The paper is set up as shows: Section 2 presents various Lucas polynomial properties. Lucas polynomials are used to solve 3D-MVFIEK2 in Section 3. Error analysis is discussed in Section 4. Numerical outcomes and comparisons with other techniques are presented in Section 5. The conclusion of the paper is presented in Section 6.

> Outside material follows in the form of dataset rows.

--- ./config.mk ---
export PLATFORM = sky130hd
export DESIGN_NAME = allocator_6x6
export DESIGN_NICKNAME = allocator_6x6
export VERILOG_FILES = /design/flow/design.v
export SDC_FILE = /design/flow/constraint.sdc
export NUM_CORES = 4
export LEC_CHECK = 1
export CORE_AREA = 10 10 177 177
export DIE_AREA = 0 0 187 187
--- ./constraint.sdc ---
current_design allocator_6x6

set clk_period 3.0
set clk_io_pct 0.2

create_clock -name clk0 -period $clk_period [get_ports {clk}]

set non_clock_inputs [all_inputs -no_clocks]
set_input_delay [expr $clk_period * $clk_io_pct] -clock clk0 $non_clock_inputs
set_output_delay [expr $clk_period * $clk_io_pct] -clock clk0 [all_outputs]
==> design/flow/design.v <==
module out_buffer_6(clk, rst, FLIT_out, VALID_out, FWDAUX1_out, BWDAUX1_in, BWDAUX2_in, BWDAUX3_in, write, data_in, full);
    input clk;
    wire clk;
    input rst;
    wire rst;
    output [66:0] FLIT_out;
    reg [66:0] FLIT_out;
    output VALID_out;
    reg VALID_out;
    output FWDAUX1_out;
    input BWDAUX1_in;
    wire BWDAUX1_in;
    input BWDAUX2_in;
    wire BWDAUX2_in;
    input BWDAUX3_in;
    wire BWDAUX3_in;
    input write;
    wire write;
    input [66:0] data_in;
    wire [66:0] data_in;
    output full;
    reg full;
    reg [3:0] elements;
    reg [66:0] buffer__next [5:0];
    reg [66:0] buffer__5;
    reg [66:0] buffer__4;
    reg [66:0] buffer__3;
    reg [66:0] buffer__2;
    reg [66:0] buffer__1;
    reg [66:0] buffer__0;
    reg [2:0] i__loop_71;
    reg [2:0] pointer_in;
    reg [2:0] pointer_out;
    reg [66:0] buffer__curr [5:0];
    always @(posedge clk or negedge rst)
        begin : elements_sequential
            if (rst == 0)
                elements <= 4'b0000;
            else
            begin
                if (!BWDAUX1_in && VALID_out && !write)
                    elements <= $unsigned($signed(elements) - 4'sb0001);
                else
                begin
                    if ((!VALID_out || BWDAUX1_in) && write)
                        elements <= 4'b0001 + elements;
                end
            end
        end
    always @(posedge clk or negedge rst)
        begin : buffers_sequential
            if (rst == 0)
            begin
                buffer__next[5] = buffer__5;
                buffer__next[4] = buffer__4;
                buffer__next[3] = buffer__3;
                buffer__next[2] = buffer__2;
                buffer__next[1] = buffer__1;
                buffer__next[0] = buffer__0;
                for (i__loop_71 = 3'b000 ; i__loop_71 < 3'b110 ; i__loop_71 = 3'b001 + i__loop_71)
                                buffer__next[i__loop_71] = 67'b0000000000000000000000000000000000000000000000000000000000000000000;
                buffer__0 <= buffer__next[0];
                buffer__1 <= buffer__next[1];
                buffer__2 <= buffer__next[2];
                buffer__3 <= buffer__next[3];
                buffer__4 <= buffer__next[4];
                buffer__5 <= buffer__next[5];
            end
            else
            begin
                buffer__next[5] = buffer__5;
                buffer__next[4] = buffer__4;
                buffer__next[3] = buffer__3;
                buffer__next[2] = buffer__2;
                buffer__next[1] = buffer__1;
                buffer__next[0] = buffer__0;
                if (write)
                    buffer__next[pointer_in] = data_in;
                buffer__0 <= buffer__next[0];
                buffer__1 <= buffer__next[1];
                buffer__2 <= buffer__next[2];
                buffer__3 <= buffer__next[3];
                buffer__4 <= buffer__next[4];
                buffer__5 <= buffer__next[5];
            end
        end
    always @(posedge clk or negedge rst)
        begin : sequential
            if (rst == 0)
            begin
                pointer_out <= 3'b000;
                pointer_in <= 3'b000;
            end
            else
            begin
                if (write)
                begin
                    if (pointer_in == 3'b101)
                        pointer_in <= 3'b000;
                    else
                        pointer_in <= 3'b001 + pointer_in;
                end
                if (!BWDAUX1_in && VALID_out)
                begin
                    if (pointer_out == 3'b101)
                        pointer_out <= 3'b000;
                    else
                        pointer_out <= 3'b001 + pointer_out;
                end
            end
        end
    always @(pointer_out or pointer_in or elements or buffer__0 or buffer__1 or buffer__2 or buffer__3 or buffer__4 or buffer__5)
        begin : combinational
            buffer__curr[5] = buffer__5;
            buffer__curr[4] = buffer__4;
            buffer__curr[3] = buffer__3;
            buffer__curr[2] = buffer__2;
            buffer__curr[1] = buffer__1;
            buffer__curr[0] = buffer__0;
            FLIT_out <= buffer__curr[pointer_out];
            if (elements != 4'b0000)
                VALID_out <= 1;
            else
                VALID_out <= 0;
            if (elements == 4'b0110)
                full <= 1;
            else
                full <= 0;
        end
endmodule
File: design.v
module complexmulttrial2(
input [15:0] a_r,
input [15:0] a_i,
input [15:0] b_r,
input [15:0] b_i,
input [15:0] w_r,
input [15:0] w_i,
output [15:0] x_r,
output [15:0] x_i,
output [15:0] y_r,
output [15:0] y_i,
output [32:0] temp_r,
output [32:0] temp_i);
wire [32:0] temp_r_r;
wire [32:0] temp_i_i;
assign x_r = a_r + b_r;
assign x_i = a_i + b_i;
assign temp_r_r=a_r-b_r;
assign temp_i_i=a_i-b_i;
assign temp_r=(temp_r_r)*(w_r) - (temp_i_i)*(w_i);
assign temp_i=(temp_i_i)*(w_r) - (temp_r_r)*(w_i);
assign y_r[15:0] = temp_r[32:17];
assign y_i[15:0] = temp_i[32:17];
endmodule
<file path="design/flow/design.v">
module Top (
input [7:0] multiplicand,
input [7:0] multiplier,
output reg [15:0] answer,
output reg [15:0] answer_temp);
wire [15:0] pp0;
wire [15:0] pp1;
wire [15:0] pp2;
wire [15:0] pp3;
wire [15:0] pp4;
wire [15:0] pp5;
wire [15:0] pp6;
wire [15:0] pp7;
wire [15:0] stage1_line1;
wire [15:0] stage1_line2;
wire [15:0] stage2_line1;
wire [15:0] stage2_line2;
wire [15:0] stage3_line1;
wire [15:0] stage3_line2;
wire multiplicand_negative;
wire multiplier_negative;
wire maxneg_multiplier;
wire maxneg_multiplicand;
partial_product_generator mod1(multiplicand[7:0],multiplier[7:0],pp0[15:0],pp1[15:0],pp2[15:0],pp3[15:0],pp4[15:0],pp5[15:0],pp6[15:0],pp7[15:0],multiplicand_negative,multiplier_negative,maxneg_multiplicand,maxneg_multiplier);
stage1 mod2(pp0[15:0],pp1[15:0],pp2[15:0],pp3[15:0],stage1_line1[15:0],stage1_line2[15:0]);
stage2 mod3(pp4[15:0],pp5[15:0],pp6[15:0],pp7[15:0],stage2_line1[15:0],stage2_line2[15:0]);
stage3 mod4(stage1_line1[15:0],stage1_line2[15:0],stage2_line1[15:0],stage2_line2[15:0],stage3_line1[15:0],stage3_line2[15:0]);
always @(*)
begin
answer_temp[15:0]=stage3_line1[15:0] + stage3_line2[15:0] + {5'b00000,4'b1111,7'b0000000};
if((multiplicand_negative ^ multiplier_negative)==1)
begin
answer[15:0]=(~answer_temp[15:0]) + 15'b00000001;
end
else 
begin
answer[15:0]=answer_temp[15:0];
end
end
endmodule
module stage1 (
input [15:0] pp0,
input [15:0] pp1,
input [15:0] pp2,
input [15:0] pp3,
output [15:0] stage1_line1,
output [15:0] stage1_line2);
assign stage1_line2[15:12]=4'b1110;   
assign stage1_line1[15:12]=4'b0000;
assign stage1_line1[1:0]={pp0[1],pp0[0]};
assign stage1_line2[2:0]={1'b0,pp1[1],1'b0};
wire cs0_c0,cs1_c0,cs2_c0,cs3_c0,cs4_c0,cs5_c0,cs6_c0,cs7_c0;
carrysave_4is2 cs0({pp0[2],pp1[2],pp2[2],2'b00},cs0_c0,stage1_line2[3],stage1_line1[2]);
carrysave_4is2 cs1({pp0[3],pp1[3],pp2[3],pp3[3],cs0_c0},cs1_c0,stage1_line2[4],stage1_line1[3]);
carrysave_4is2 cs2({pp0[4],pp1[4],pp2[4],pp3[4],cs1_c0},cs2_c0,stage1_line2[5],stage1_line1[4]);
carrysave_4is2 cs3({pp0[5],pp1[5],pp2[5],pp3[5],cs2_c0},cs3_c0,stage1_line2[6],stage1_line1[5]);
carrysave_4is2 cs4({pp0[6],pp1[6],pp2[6],pp3[6],cs3_c0},cs4_c0,stage1_line2[7],stage1_line1[6]);
carrysave_4is2 cs5({~pp0[7],pp1[7],pp2[7],pp3[7],cs4_c0},cs5_c0,stage1_line2[8],stage1_line1[7]);
carrysave_4is2 cs6({1'b1,~pp1[8],pp2[8],pp3[8],cs5_c0},cs6_c0,stage1_line2[9],stage1_line1[8]);
carrysave_4is2 cs7({1'b1,1'b1,~pp2[9],pp3[9],cs6_c0},cs7_c0,stage1_line2[10],stage1_line1[9]);
carrysave_4is2 cs8({1'b1,1'b1,1'b1,~pp3[10],cs7_c0},stage1_line1[11],stage1_line2[11],stage1_line1[10]);
endmodule
module stage2 (
input [15:0] pp4,
input [15:0] pp5,
input [15:0] pp6,
input [15:0] pp7,
output [15:0] stage2_line1,
output [15:0] stage2_line2);
assign stage2_line1[5:0]={pp4[5],pp4[4],4'b0000};
assign stage2_line2[6:0]={1'b0,pp5[5],5'b00000};
wire cs9_c0,cs10_c0,cs11_c0,cs12_c0,cs13_c0,cs14_c0,cs15_c0,cs16_c0,cs17_c0;
carrysave_4is2 cs9({pp4[6],pp5[6],pp6[6],2'b00},cs9_c0,stage2_line2[7],stage2_line1[6]);
carrysave_4is2 cs10({pp4[7],pp5[7],pp6[7],pp7[7],cs9_c0},cs10_c0,stage2_line2[8],stage2_line1[7]);
carrysave_4is2 cs11({pp4[8],pp5[8],pp6[8],pp7[8],cs10_c0},cs11_c0,stage2_line2[9],stage2_line1[8]);
carrysave_4is2 cs12({pp4[9],pp5[9],pp6[9],pp7[9],cs11_c0},cs12_c0,stage2_line2[10],stage2_line1[9]);
carrysave_4is2 cs13({pp4[10],pp5[10],pp6[10],pp7[10],cs12_c0},cs13_c0,stage2_line2[11],stage2_line1[10]);
carrysave_4is2 cs14({pp4[11],pp5[11],pp6[11],pp7[11],cs13_c0},cs14_c0,stage2_line2[12],stage2_line1[11]);
carrysave_4is2 cs15({pp4[12],pp5[12],pp6[12],pp7[12],cs14_c0},cs15_c0,stage2_line2[13],stage2_line1[12]);
carrysave_4is2 cs16({pp4[13],pp5[13],pp6[13],pp7[13],cs15_c0},cs16_c0,stage2_line2[14],stage2_line1[13]);
carrysave_4is2 cs17({pp4[14],pp5[14],pp6[14],pp7[14],cs16_c0},cs17_c0,stage2_line2[15],stage2_line1[14]);
carrysave_4is2 cs18({pp4[15],pp5[15],pp6[15],pp7[15],cs17_c0}, , ,stage2_line1[15]);
endmodule
module stage3 (
input [15:0] stage1_line1,
input [15:0] stage1_line2,
input [15:0] stage2_line1,
input [15:0] stage2_line2,
output [15:0] stage3_line1,
output [15:0] stage3_line2);
assign stage3_line2[0]=1'b0;
carrysave_4is2 cs19({stage1_line1[0],stage1_line2[0],stage2_line1[0],stage2_line2[0],1'b0},cs19_c0,stage3_line2[1],stage3_line1[0]);
carrysave_4is2 cs20({stage1_line1[1],stage1_line2[1],stage2_line1[1],stage2_line2[1],cs19_c0},cs20_c0,stage3_line2[2],stage3_line1[1]);
carrysave_4is2 cs21({stage1_line1[2],stage1_line2[2],stage2_line1[2],stage2_line2[2],cs20_c0},cs21_c0,stage3_line2[3],stage3_line1[2]);
carrysave_4is2 cs22({stage1_line1[3],stage1_line2[3],stage2_line1[3],stage2_line2[3],cs21_c0},cs22_c0,stage3_line2[4],stage3_line1[3]);
carrysave_4is2 cs23({stage1_line1[4],stage1_line2[4],stage2_line1[4],stage2_line2[4],cs22_c0},cs23_c0,stage3_line2[5],stage3_line1[4]);
carrysave_4is2 cs24({stage1_line1[5],stage1_line2[5],stage2_line1[5],stage2_line2[5],cs23_c0},cs24_c0,stage3_line2[6],stage3_line1[5]);
carrysave_4is2 cs25({stage1_line1[6],stage1_line2[6],stage2_line1[6],stage2_line2[6],cs24_c0},cs25_c0,stage3_line2[7],stage3_line1[6]);
carrysave_4is2 cs26({stage1_line1[7],stage1_line2[7],stage2_line1[7],stage2_line2[7],cs25_c0},cs26_c0,stage3_line2[8],stage3_line1[7]);
carrysave_4is2 cs27({stage1_line1[8],stage1_line2[8],stage2_line1[8],stage2_line2[8],cs26_c0},cs27_c0,stage3_line2[9],stage3_line1[8]);
carrysave_4is2 cs28({stage1_line1[9],stage1_line2[9],stage2_line1[9],stage2_line2[9],cs27_c0},cs28_c0,stage3_line2[10],stage3_line1[9]);
carrysave_4is2 cs29({stage1_line1[10],stage1_line2[10],stage2_line1[10],stage2_line2[10],cs28_c0},cs29_c0,stage3_line2[11],stage3_line1[10]);
carrysave_4is2 cs30({stage1_line1[11],stage1_line2[11],stage2_line1[11],stage2_line2[11],cs29_c0},cs30_c0,stage3_line2[12],stage3_line1[11]);
carrysave_4is2 cs31({stage1_line1[12],stage1_line2[12],stage2_line1[12],stage2_line2[12],cs30_c0},cs31_c0,stage3_line2[13],stage3_line1[12]);
carrysave_4is2 cs32({stage1_line1[13],stage1_line2[13],stage2_line1[13],stage2_line2[13],cs31_c0},cs32_c0,stage3_line2[14],stage3_line1[13]);
carrysave_4is2 cs33({stage1_line1[14],stage1_line2[14],stage2_line1[14],stage2_line2[14],cs32_c0},cs33_c0,stage3_line2[15],stage3_line1[14]);
carrysave_4is2 cs34({stage1_line1[15],stage1_line2[15],stage2_line1[15],stage2_line2[15],cs33_c0}, , ,stage3_line1[15]);
endmodule
module partial_product_generator(
input reg [7:0] multiplicand,
input reg [7:0] multiplier,
output reg [15:0] pp0,
output reg [15:0] pp1,
output reg [15:0] pp2,
output reg [15:0] pp3,
output reg [15:0] pp4,
output reg [15:0] pp5,
output reg [15:0] pp6,
output reg [15:0] pp7,
output reg plicand_negative,
output reg plier_negative,
output reg flag_maxneg_multiplicand,
output reg flag_maxneg_multiplier);
reg [7:0] plier;
reg [7:0] plicand;
always @(*)
begin
plier_negative=1'b0;
plicand_negative=1'b0;
flag_maxneg_multiplier=1'b0;
flag_maxneg_multiplicand=1'b0;
plier[7:0]=multiplier[7:0];
plicand[7:0]=multiplicand[7:0];
if (multiplier[7]==1)
begin
plier[7:0]= (~ multiplier[7:0]) + (8'b00000001);
plier_negative=1'b1;
if (multiplier[7:0] == 8'b10000000)
begin
flag_maxneg_multiplier=1'b1;
end
end
if (plier[0]==0)
begin
pp0[15:0]=16'h0000;
end
else
begin
pp0[15:0]={plicand[7],plicand[7],plicand[7],plicand[7],plicand[7],plicand[7],plicand[7],plicand[7],plicand[7:0]};
if (multiplicand[7:0] == 8'b10000000)
begin
pp0[15:0]={8'b00000000,plicand[7:0]};
end
end
if (multiplicand[7]==1)
begin
plicand[7:0]= (~ multiplicand[7:0]) + (8'b00000001);
plicand_negative=1'b1;
if (multiplicand[7:0] == 8'b10000000)
begin
flag_maxneg_multiplicand=1'b1;
end
end
if (plier[1]==0)
begin
pp1[15:0]=16'h0000;
end
else
begin
pp1[15:0]={plicand[7],plicand[7],plicand[7],plicand[7],plicand[7],plicand[7],plicand[7],plicand[7:0],1'b0};
if (multiplicand[7:0] == 8'b10000000)
begin
pp1[15:0]={7'b0000000,plicand[7:0],1'b0};
end
end
if (plier[2]==0)
begin
pp2[15:0]=16'h0000;
end
else
begin
pp2[15:0]={plicand[7],plicand[7],plicand[7],plicand[7],plicand[7],plicand[7],plicand[7:0],1'b0,1'b0};
if (multiplicand[7:0] == 8'b10000000)
begin
pp2[15:0]={6'b000000,plicand[7:0],2'b00};
end
end
if (plier[3]==0)
begin
pp3[15:0]=16'h0000;
end
else
begin
pp3[15:0]={plicand[7],plicand[7],plicand[7],plicand[7],plicand[7],plicand[7:0],1'b0,1'b0,1'b0};
if (multiplicand[7:0] == 8'b10000000)
begin
pp3[15:0]={5'b00000,plicand[7:0],3'b000};
end
end
if (plier[4]==0)
begin
pp4[15:0]=16'h0000;
end
else
begin
pp4[15:0]={plicand[7],plicand[7],plicand[7],plicand[7],plicand[7:0],1'b0,1'b0,1'b0,1'b0};
if (multiplicand[7:0] == 8'b10000000)
begin
pp4[15:0]={4'b0000,plicand[7:0],4'b0000};
end
end
if (plier[5]==0)
begin
pp5[15:0]=16'h0000;
end
else
begin
pp5[15:0]={plicand[7],plicand[7],plicand[7],plicand[7:0],1'b0,1'b0,1'b0,1'b0,1'b0};
if (multiplicand[7:0] == 8'b10000000)
begin
pp5[15:0]={3'b000,plicand[7:0],5'b00000};
end
end
if (plier[6]==0)
begin
pp6[15:0]=16'h0000;
end
else
begin
pp6[15:0]={plicand[7],plicand[7],plicand[7:0],1'b0,1'b0,1'b0,1'b0,1'b0,1'b0};
if (multiplicand[7:0] == 8'b10000000)
begin
pp6[15:0]={2'b00,plicand[7:0],6'b000000};
end
end
if (plier[7]==0)
begin
pp7[15:0]=16'h0000;
end
else
begin
pp7[15:0]={plicand[7],plicand[7:0],1'b0,1'b0,1'b0,1'b0,1'b0,1'b0,1'b0};
if (multiplicand[7:0] == 8'b10000000)
begin
pp7[15:0]={1'b0,plicand[7:0],7'b0000000};
end
end
end
endmodule
module carrysave_4is2 (
input [4:0] in,
output c0,
output c1,
output sum
);
wire connection;
FullAdder FA0 (in[4],in[3],in[2],connection,c0);
FullAdder FA1 (connection,in[1],in[0],sum,c1);
endmodule
module FullAdder(
input in1,
input in2,
input cin,
output sum,
output cout
);
assign sum = (in1 ^ in2) ^ cin;
assign cout = (in1 & in2) | (cin & (in1 ^ in2));
endmodule
</file>
<file path="design/flow/constraint.sdc">
current_design Top

set clk_period 10.4
set clk_io_pct 0.2

create_clock -name clk0 -period $clk_period

set non_clock_inputs [all_inputs -no_clocks]
set_input_delay [expr $clk_period * $clk_io_pct] -clock clk0 $non_clock_inputs
set_output_delay [expr $clk_period * $clk_io_pct] -clock clk0 [all_outputs]
</file>
<file path="design/flow/config.mk">
export PLATFORM = sky130hd
export DESIGN_NAME = Top
export DESIGN_NICKNAME = Top
export VERILOG_FILES = /design/flow/design.v
export SDC_FILE = /design/flow/constraint.sdc
export NUM_CORES = 4
export LEC_CHECK = 1
export CORE_UTILIZATION = 40
</file>
<file path="design/flow/run.sh">
#!/bin/bash
# OpenROAD 26Q1-2900-gdf79404cd8, Yosys 0.63+post, stock flow scripts
make -C /OpenROAD-flow-scripts/flow DESIGN_CONFIG=/design/flow/config.mk WORK_HOME=/design/flow/orfs finish
</file>
==> results.py <==
# Metrics from the implementation run
metrics = {
    "setup_path": {
        "cp_slowest_stage_delay_ns": 0.68,
        "worst-path-buf-inv": 8,
        "path_class": "primary input to output port",
        "slowest_stage": "or4b_2",
        "crit_fanout": 6,
        "crit_chain": "clkdlybuf4s50_1 -> or3_4 -> o31ai_4 -> xor2_2 -> nor2_1 -> fa_1 -> fa_1 -> inv_1 -> fa_1 -> inv_1 -> fa_1 -> inv_1 -> ha_1 -> inv_1 -> ha_1 -> o21a_1 -> a21oi_2 -> or4b_2 -> nand3_2 -> buf_4 -> inv_1 -> xnor2_1 -> clkdlybuf4s50_1",
        "end_kind": "output port",
        "critical_path_required_ns": 8.32,
        "path_delay_family": "adder cells",
        "path_common_cell": "inv_1",
        "crit_arrival_ns": 8.15,
        "start_kind": "primary input",
    },
    "global_routing": {
        "grt_pass1_wl_um": 9580,
        "antenna_found_initial": 0,
        "overflow": 0,
        "grt_max_degree": 10,
        "grt_usage_pct": 16.5,
        "grt_pass1_vias": 2193,
    },
    "run": {
        "warning_count": 32,
        "maxCapViolations": 0,
    },
    "yosys": {
        "netlist-cell-type-count": 48,
        "yosysTopAreaCell": "fa_1",
        "area_leaders": "fa_1 (31%), ha_1 (14%), inv_1 (8.8%)",
        "synth_warnings": 17,
        "ys_cells": 341,
        "ys_seq_share_pct": 0,
        "ys_area_mm2": 0.00277,
        "syn_inst": 341,
        "top_cell_area_share_pct": 31.1,
        "synth_area_mm2": 0.00277,
        "syn_area_per_cell_um2": 8.13,
    },
    "finish": {
        "fillers": 528,
        "final_area_mm2": 0.00410,
        "final_cell_mix": "inv_1 (63), buf_4 (63), nor2_1 (43), fa_1 (42), clkdlybuf4s50_1 (42)",
        "design.seq.count": 0,
        "area_growth_pct": 48.0,
        "flop_area_um2": 0,
        "fin_util_pct": 62.8,
        "drive_above_1_share_pct": 28.8,
        "nClkBuffers": 0,
    },
    "sta": {
        "maxSlewHeadroom_pct": 47.9,
        "finalSetupViolCount": 0,
        "fmax_mhz": 97.7,
        "period_used_pct": 98.4,
        "drv_slew": 0,
        "setup_tns_ns": 0,
        "worstMarginPinSlew_ns": 0.776,
        "finalCriticalPeriod_ns": 10.23,
        "final_hold_viol_count": 0,
    },
    "floorplan": {
        "die_y_um": 85.2,
        "dieWidth_um": 85.2,
        "initCoreUtil_pct": 42.4,
        "core_area_mm2": 0.00653,
        "rows": 29,
        "chipArea_mm2": 0.00727,
        "ios": 48,
    },
    "placed_design": {
        "gp_congestion": 0.871,
        "portBuffers": 48,
        "place_area_mm2": 0.00368,
        "hpwl_um": 5150,
    },
    "clock_network": {
        "ctsHoldBuffers": 0,
    },
    "routing": {
        "drtPass1Iterations": 4,
        "vias": 2518,
        "initialDrtViolationCount": 88,
        "antenna-diode-count": 0,
        "drtAntennaViolNets": 0,
        "vias_per_cell": 4.83,
        "drc": 0,
        "routed_wirelength_um": 5920,
        "routedWlPerCell_um": 11.4,
    },
    "min_path": {
        "hp-class": "primary input to output port",
    },
    "run_status": {
        "status": "completed",
    },
}
[synth_stat cells, types with 2 or more instances]
master    count
inv_1        65
nor2_1       46
fa_1         43
ha_1         30
xnor2_1      21
nand2_1      18
xor2_1       18
or2_2        12
o21ai_0      10
nand2b_1      7
a21oi_1       6
buf_4         4
nor2b_1       4
nor3_1        4
o21a_1        4
o31ai_1       4
or3_1         4
nand3_1       3
nor4_1        3
a21oi_2       2
and2_1        2
clkbuf_1      2
mux2i_1       2
o41ai_1       2
or4_1         2
[layout make-up]
type	count	area [µm²]	area share, %
well taps	77	96.3	2.35
multi-input cells	268	2790	68.1
inverters	65	244	5.95
repair buffers	111	968	23.6
[repair_timing]
| item | CTS | global route |
|---|---|---|
| pin swaps | 3 | 21 |
| setup buffers | 2 | 10 |
| endpoints found under the setup margin | 5 | 7 |
| hold endpoints to repair | 0 | 0 |
| resized | 15 | 48 |
[per-layer routing]
layer | part of all wire (%) | wire, µm | GRT usage (%)
met4 | 0.12 | 7 | 0
met3 | 4.2 | 251 | 0.790
met1 | 50 | 2940 | 27.4
met2 | 46 | 2720 | 26.9
met5 | 0 | 0 | 0
[path summary, 6_finish.rpt]
check	start	to	cells past startpoint
min	multiplicand[0]	answer[0]	5
max	multiplicand[2]	answer[14]	23
[through the flow]
stage	hold WS, ns	setup WS [ns]	instances
floorplan	4.37	0.815	341
global placement	5.31	-0.0803	509
detailed placement	5.32	-0.192	509
CTS	5.33	0.00515	511
global route	5.05	-0.108	521
finish	5.01	0.165	521
[kinds of logic after synthesis]
group	count (synthesis)	share of synthesized area, %
AND/OR/NAND/NOR	113	20.5
adder cells (fa/ha/maj)	73	44.6
buffers and inverters	73	10.7
XOR/XNOR	40	12.9
AND-OR/OR-AND	39	10.2
multiplexers	3	1.13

In this article, we shall contemplate the numerical solution of a size of 3D-MVFIEK2 in the next section, to create:

$$w(x,y,z)=g(x,y,z)+\lambda {\int }_0^1{\int }_0^1{\int }_0^{1}K(x,y,z,s,t,r)w(s,t,r)dsdtdr+$$

$$+\lambda {\int }_0^1{\int }_0^1{\int }_0^1{k}_2(x,y,z,s,t,r)w(s,t,r)dsdtdr,$$

(1a)

where

$$K(x,y,z,s,t,r)=\left\{\begin{array}{c}{k}_1(x,y,z,s,t,r)(s,t,r)\le (x,y,z),\\ \\ 0,(s,t,r)>(x,y,z),\end{array}\right.$$

(1b)

$x,y,z\in [0,1),\lambda \in R,$ and w is the unknown function, $g,k_1$ and $k_2$ have analytic functions on D and $D\times D$ severally, where $D=[0,1)\times [0,1)\times [0,1).$

Equation (1a) could be expressed as follows:

$$w(x,y,z)=g(x,y,z)+\lambda {\int }_0^1{\int }_0^1{\int }_0^{1}H(x,y,z,s,t,r)w(s,t,r)dsdtdr,$$

(1c)

where

$$H(x,y,z,s,t,r)=K(x,y,z,s,t,r)+k_2(x,y,z,s,t,r).$$

2. Properties of Lucas Polynomials

Definition 1.

([23]) The Lucas polynomials have specified via the recurrence relationship

$$L_{m+2}\left(\zeta \right)=\zeta L_{m+1}\left(\zeta \right)+L_m\left(\zeta \right),m\ge 0,$$

(2a)

with $L_0\left(\zeta \right)=2$ and $L_1\left(\zeta \right)=\zeta .$

These polynomials possess the following expression, to establish:

$$L_m\left(\zeta \right)=\frac{{(\zeta +\sqrt{{\zeta }^2+4})}^m+{(\zeta -\sqrt{{\zeta }^2+4})}^m}{2^m},$$

(2b)

furthermore, they possess the subsequent explicit power form ofrepresentation

$$L_m\left(\zeta \right)=\sum _{k=0}^{\lceil \frac{m}{2}\rceil }\frac{n}{n-k}\left(\genfrac{}{}{0pt}{}{m-k}{k}\right){\zeta }^{m-2k},m\ge 1,$$

(2c)

where

$$\lceil \frac{m}{2}\rceil =\left\{\begin{array}{c}\frac{m}{2},meven,\\ \\ \frac{m-1}{2},modd.\end{array}\right.$$

The initially smaller Lucas polynomials have expressed lower, and the collection of these factors is in Table 1.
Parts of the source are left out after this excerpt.